Missteps could mar credibility of AstraZeneca shot

AP — AstraZeneca’s repeated missteps in reporting vaccine data coupled with a blood clot scare could do lasting damage to the credibility of a shot that is the lynchpin in the global strategy to stop the coronavirus pandemic, potentially even undermining vaccine confidence more broadly, experts said.

The latest stumble for the vaccine came on Tuesday, when American officials issued an unusual statement expressing concern that AstraZeneca had included “outdated information” when it reported encouraging results from a United States (US) trial a day earlier. That may have provided “an incomplete view of the efficacy data”, according to the statement.

AstraZeneca responded that the results, which showed its shot was about 79 per cent effective, included information through February 17 but appeared to be consistent with more up-to-date data. It promised an update within 48 hours.

An independent panel that oversees the study scolded the company in a letter on Monday for cherry-picking data, according to a senior administration official.

The panel wrote to AstraZeneca and US health leaders that it was concerned the company chose to use data that was outdated and potentially misleading instead of the most recent findings, according to the official, who discussed the contents on the condition of anonymity given the sensitivity of the matter.

Even if the damage is limited to AstraZeneca itself, it would have far-reaching effects since the shot is cheaper and easier to store than many of its rivals’ and thus is expected to be widely used in the developing world.

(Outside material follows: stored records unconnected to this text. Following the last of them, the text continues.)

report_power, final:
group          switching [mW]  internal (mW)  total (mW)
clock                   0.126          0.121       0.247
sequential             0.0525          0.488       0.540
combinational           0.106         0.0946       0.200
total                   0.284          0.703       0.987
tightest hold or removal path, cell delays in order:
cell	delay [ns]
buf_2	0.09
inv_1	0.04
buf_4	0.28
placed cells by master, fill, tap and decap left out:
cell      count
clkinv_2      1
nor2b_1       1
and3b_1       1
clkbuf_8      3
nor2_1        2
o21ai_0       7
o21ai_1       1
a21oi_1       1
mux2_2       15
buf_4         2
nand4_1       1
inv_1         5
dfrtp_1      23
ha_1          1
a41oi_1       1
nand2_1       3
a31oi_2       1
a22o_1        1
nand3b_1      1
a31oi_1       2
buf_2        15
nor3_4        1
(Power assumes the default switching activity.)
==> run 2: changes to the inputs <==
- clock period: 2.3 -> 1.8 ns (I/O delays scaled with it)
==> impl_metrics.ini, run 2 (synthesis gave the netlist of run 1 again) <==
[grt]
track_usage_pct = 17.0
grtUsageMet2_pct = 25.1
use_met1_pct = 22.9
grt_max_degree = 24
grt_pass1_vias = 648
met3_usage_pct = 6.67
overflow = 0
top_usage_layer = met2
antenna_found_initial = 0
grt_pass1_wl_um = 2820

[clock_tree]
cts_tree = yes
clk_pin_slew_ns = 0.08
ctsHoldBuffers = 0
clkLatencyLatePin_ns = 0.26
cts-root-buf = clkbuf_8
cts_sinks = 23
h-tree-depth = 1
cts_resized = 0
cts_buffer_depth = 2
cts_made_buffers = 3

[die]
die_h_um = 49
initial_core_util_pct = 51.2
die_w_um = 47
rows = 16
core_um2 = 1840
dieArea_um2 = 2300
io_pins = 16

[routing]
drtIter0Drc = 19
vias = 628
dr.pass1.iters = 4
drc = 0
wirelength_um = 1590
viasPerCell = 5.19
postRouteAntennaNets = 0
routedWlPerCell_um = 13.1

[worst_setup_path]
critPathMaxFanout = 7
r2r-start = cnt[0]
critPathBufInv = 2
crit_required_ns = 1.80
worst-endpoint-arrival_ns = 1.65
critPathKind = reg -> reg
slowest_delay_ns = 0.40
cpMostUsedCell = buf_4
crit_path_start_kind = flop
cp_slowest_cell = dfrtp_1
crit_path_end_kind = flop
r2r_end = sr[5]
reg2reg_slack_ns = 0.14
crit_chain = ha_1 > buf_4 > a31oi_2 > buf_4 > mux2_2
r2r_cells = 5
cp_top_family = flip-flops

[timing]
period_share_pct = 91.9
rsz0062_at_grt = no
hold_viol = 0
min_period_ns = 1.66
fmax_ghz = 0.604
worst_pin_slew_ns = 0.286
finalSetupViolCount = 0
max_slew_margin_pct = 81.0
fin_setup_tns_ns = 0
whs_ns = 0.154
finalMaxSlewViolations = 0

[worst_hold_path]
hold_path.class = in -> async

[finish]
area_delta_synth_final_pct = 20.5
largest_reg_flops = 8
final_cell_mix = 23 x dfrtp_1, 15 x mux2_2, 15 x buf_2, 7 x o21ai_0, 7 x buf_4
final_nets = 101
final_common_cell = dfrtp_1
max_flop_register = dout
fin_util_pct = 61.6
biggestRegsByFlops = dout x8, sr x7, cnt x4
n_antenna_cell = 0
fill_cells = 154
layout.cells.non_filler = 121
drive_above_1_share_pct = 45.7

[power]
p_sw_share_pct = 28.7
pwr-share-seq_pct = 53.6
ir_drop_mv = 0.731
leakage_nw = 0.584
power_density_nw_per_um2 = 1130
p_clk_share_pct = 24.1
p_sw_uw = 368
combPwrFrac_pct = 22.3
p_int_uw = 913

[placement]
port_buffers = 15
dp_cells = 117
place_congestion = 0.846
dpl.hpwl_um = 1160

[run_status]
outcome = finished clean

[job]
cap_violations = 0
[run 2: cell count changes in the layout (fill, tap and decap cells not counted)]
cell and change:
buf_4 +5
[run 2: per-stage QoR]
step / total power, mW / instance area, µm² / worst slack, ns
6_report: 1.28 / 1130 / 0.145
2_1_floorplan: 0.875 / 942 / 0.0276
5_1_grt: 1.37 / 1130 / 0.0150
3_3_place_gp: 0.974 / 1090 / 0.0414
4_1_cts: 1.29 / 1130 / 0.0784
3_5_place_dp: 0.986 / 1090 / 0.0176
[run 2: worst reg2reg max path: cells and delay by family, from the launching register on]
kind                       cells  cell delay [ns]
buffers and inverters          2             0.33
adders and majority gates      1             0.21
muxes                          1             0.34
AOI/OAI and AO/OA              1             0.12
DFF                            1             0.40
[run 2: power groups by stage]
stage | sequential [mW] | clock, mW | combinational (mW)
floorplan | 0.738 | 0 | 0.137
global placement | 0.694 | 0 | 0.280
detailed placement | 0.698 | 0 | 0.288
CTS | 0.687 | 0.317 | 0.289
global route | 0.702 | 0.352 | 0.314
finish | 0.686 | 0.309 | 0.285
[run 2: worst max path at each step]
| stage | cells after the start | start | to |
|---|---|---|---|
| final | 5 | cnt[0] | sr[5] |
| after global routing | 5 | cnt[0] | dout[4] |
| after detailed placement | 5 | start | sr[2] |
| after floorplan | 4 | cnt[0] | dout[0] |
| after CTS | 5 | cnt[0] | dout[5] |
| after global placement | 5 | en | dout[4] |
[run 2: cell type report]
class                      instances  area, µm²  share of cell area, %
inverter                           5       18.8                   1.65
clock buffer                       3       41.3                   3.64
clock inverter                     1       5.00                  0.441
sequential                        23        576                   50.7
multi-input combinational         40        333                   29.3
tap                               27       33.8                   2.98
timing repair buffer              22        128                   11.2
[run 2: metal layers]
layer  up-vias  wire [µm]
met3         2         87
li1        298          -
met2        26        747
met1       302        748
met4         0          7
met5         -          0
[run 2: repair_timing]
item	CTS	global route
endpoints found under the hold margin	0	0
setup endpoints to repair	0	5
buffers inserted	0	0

International health agencies have repeatedly said the vaccine is safe and effective, but it’s not the first time the company has run into problems with public trust.

Partial results from its first major trial — which Britain used to authorise the vaccine — were clouded by a manufacturing mistake that researchers didn’t immediately acknowledge. Other European countries had expressed reservations on using the vaccine. The tepid support for the AstraZeneca vaccine in Europe stands in contrast to governments in the developing world that are desperate for supplies.

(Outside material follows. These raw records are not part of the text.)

--- src/rtl/vga_pattern_source.sv ---
// rtl/vga_pattern_source.sv - raster-order RGB test pattern writer feeding the VGA pixel FIFO
module vga_pattern_source #(
    parameter int H_ACTIVE   = 640,
    parameter int V_ACTIVE   = 480,
    parameter int CHECK_LOG2 = 5,
    parameter int BAR_W      = 80
) (
    input  logic        clk,
    input  logic        rst,
    input  logic        enable,
    input  logic [1:0]  mode,
    input  logic [23:0] solid_color,
    input  logic        fifo_full,
    output logic        fifo_wreq,
    output logic [23:0] fifo_wdata,
    output logic        frame_done,
    output logic        busy
);
    localparam int XW = $clog2(H_ACTIVE);
    localparam int YW = $clog2(V_ACTIVE);
    localparam int CW = $clog2(BAR_W);

    typedef enum logic {IDLE, RUN} state_t;

    state_t        state_q, state_d;
    logic [XW-1:0] x_q, x_d;
    logic [YW-1:0] y_q, y_d;
    logic [CW-1:0] bar_cnt_q, bar_cnt_d;
    logic [2:0]    bar_idx_q, bar_idx_d;
    logic [1:0]    mode_q, mode_d;
    logic [23:0]   color_q, color_d;
    logic          frame_done_q, frame_done_d;

    logic x_last, y_last, bar_last;
    logic [7:0] x_lo, y_lo;

    assign x_last   = (x_q == XW'(H_ACTIVE - 1));
    assign y_last   = (y_q == YW'(V_ACTIVE - 1));
    assign bar_last = (bar_cnt_q == CW'(BAR_W - 1));

    assign busy       = (state_q == RUN);
    assign fifo_wreq  = (state_q == RUN) && !fifo_full;
    assign frame_done = frame_done_q;

    always_comb begin
        state_d      = state_q;
        x_d          = x_q;
        y_d          = y_q;
        bar_cnt_d    = bar_cnt_q;
        bar_idx_d    = bar_idx_q;
        mode_d       = mode_q;
        color_d      = color_q;
        frame_done_d = 1'b0;
        case (state_q)
            IDLE: begin
                if (enable) begin
                    state_d   = RUN;
                    mode_d    = mode;
                    color_d   = solid_color;
                    x_d       = '0;
                    y_d       = '0;
                    bar_cnt_d = '0;
                    bar_idx_d = '0;
                end
            end
            RUN: begin
                if (fifo_wreq) begin
                    if (x_last) begin
                        x_d       = '0;
                        bar_cnt_d = '0;
                        bar_idx_d = '0;
                        if (y_last) begin
                            y_d          = '0;
                            frame_done_d = 1'b1;
                            // Pattern settings only change on a frame boundary.
                            if (enable) begin
                                mode_d  = mode;
                                color_d = solid_color;
                            end else begin
                                state_d = IDLE;
                            end
                        end else begin
                            y_d = y_q + 1'b1;
                        end
                    end else begin
                        x_d = x_q + 1'b1;
                        if (bar_last) begin
                            bar_cnt_d = '0;
                            bar_idx_d = bar_idx_q + 3'd1;
                        end else begin
                            bar_cnt_d = bar_cnt_q + 1'b1;
                        end
                    end
                end
            end
            default: state_d = IDLE;
        endcase
    end

    always_ff @(posedge clk or posedge rst) begin
        if (rst) begin
            state_q      <= IDLE;
            x_q          <= '0;
            y_q          <= '0;
            bar_cnt_q    <= '0;
            bar_idx_q    <= '0;
            mode_q       <= '0;
            color_q      <= '0;
            frame_done_q <= 1'b0;
        end else begin
            state_q      <= state_d;
            x_q          <= x_d;
            y_q          <= y_d;
            bar_cnt_q    <= bar_cnt_d;
            bar_idx_q    <= bar_idx_d;
            mode_q       <= mode_d;
            color_q      <= color_d;
            frame_done_q <= frame_done_d;
        end
    end

    assign x_lo = 8'(x_q);
    assign y_lo = 8'(y_q);

    always_comb begin
        fifo_wdata = 24'h000000;
        if (state_q == RUN) begin
            case (mode_q)
                2'd0: fifo_wdata = color_q;
                2'd1: begin
                    case (bar_idx_q)
                        3'd0:    fifo_wdata = 24'hFFFFFF;
                        3'd1:    fifo_wdata = 24'hFFFF00;
                        3'd2:    fifo_wdata = 24'h00FFFF;
                        3'd3:    fifo_wdata = 24'h00FF00;
                        3'd4:    fifo_wdata = 24'hFF00FF;
                        3'd5:    fifo_wdata = 24'hFF0000;
                        3'd6:    fifo_wdata = 24'h0000FF;
                        default: fifo_wdata = 24'h000000;
                    endcase
                end
                2'd2: fifo_wdata = (x_q[CHECK_LOG2] ^ y_q[CHECK_LOG2]) ? 24'hFFFFFF : 24'h000000;
                default: fifo_wdata = {x_lo, y_lo, x_lo ^ y_lo};
            endcase
        end
    end
endmodule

Senior Advisor Dr Bruce Aylward, at the World Health Organization (WHO), said the agency has a long list of countries “very keen” to get the shot as soon as possible.

But some experts have worried that the skepticism in Europe could eventually cast a pall over the vaccine worldwide.

They suggested one measure that could reassure a jittery public: a green light from the US Food and Drug Administration.

“If the US regulator looks at this data and authorises AstraZeneca, that will carry a lot of weight,” said Professor of International Public Health Jimmy Whitworth from the London School of Hygiene and Tropical Medicine.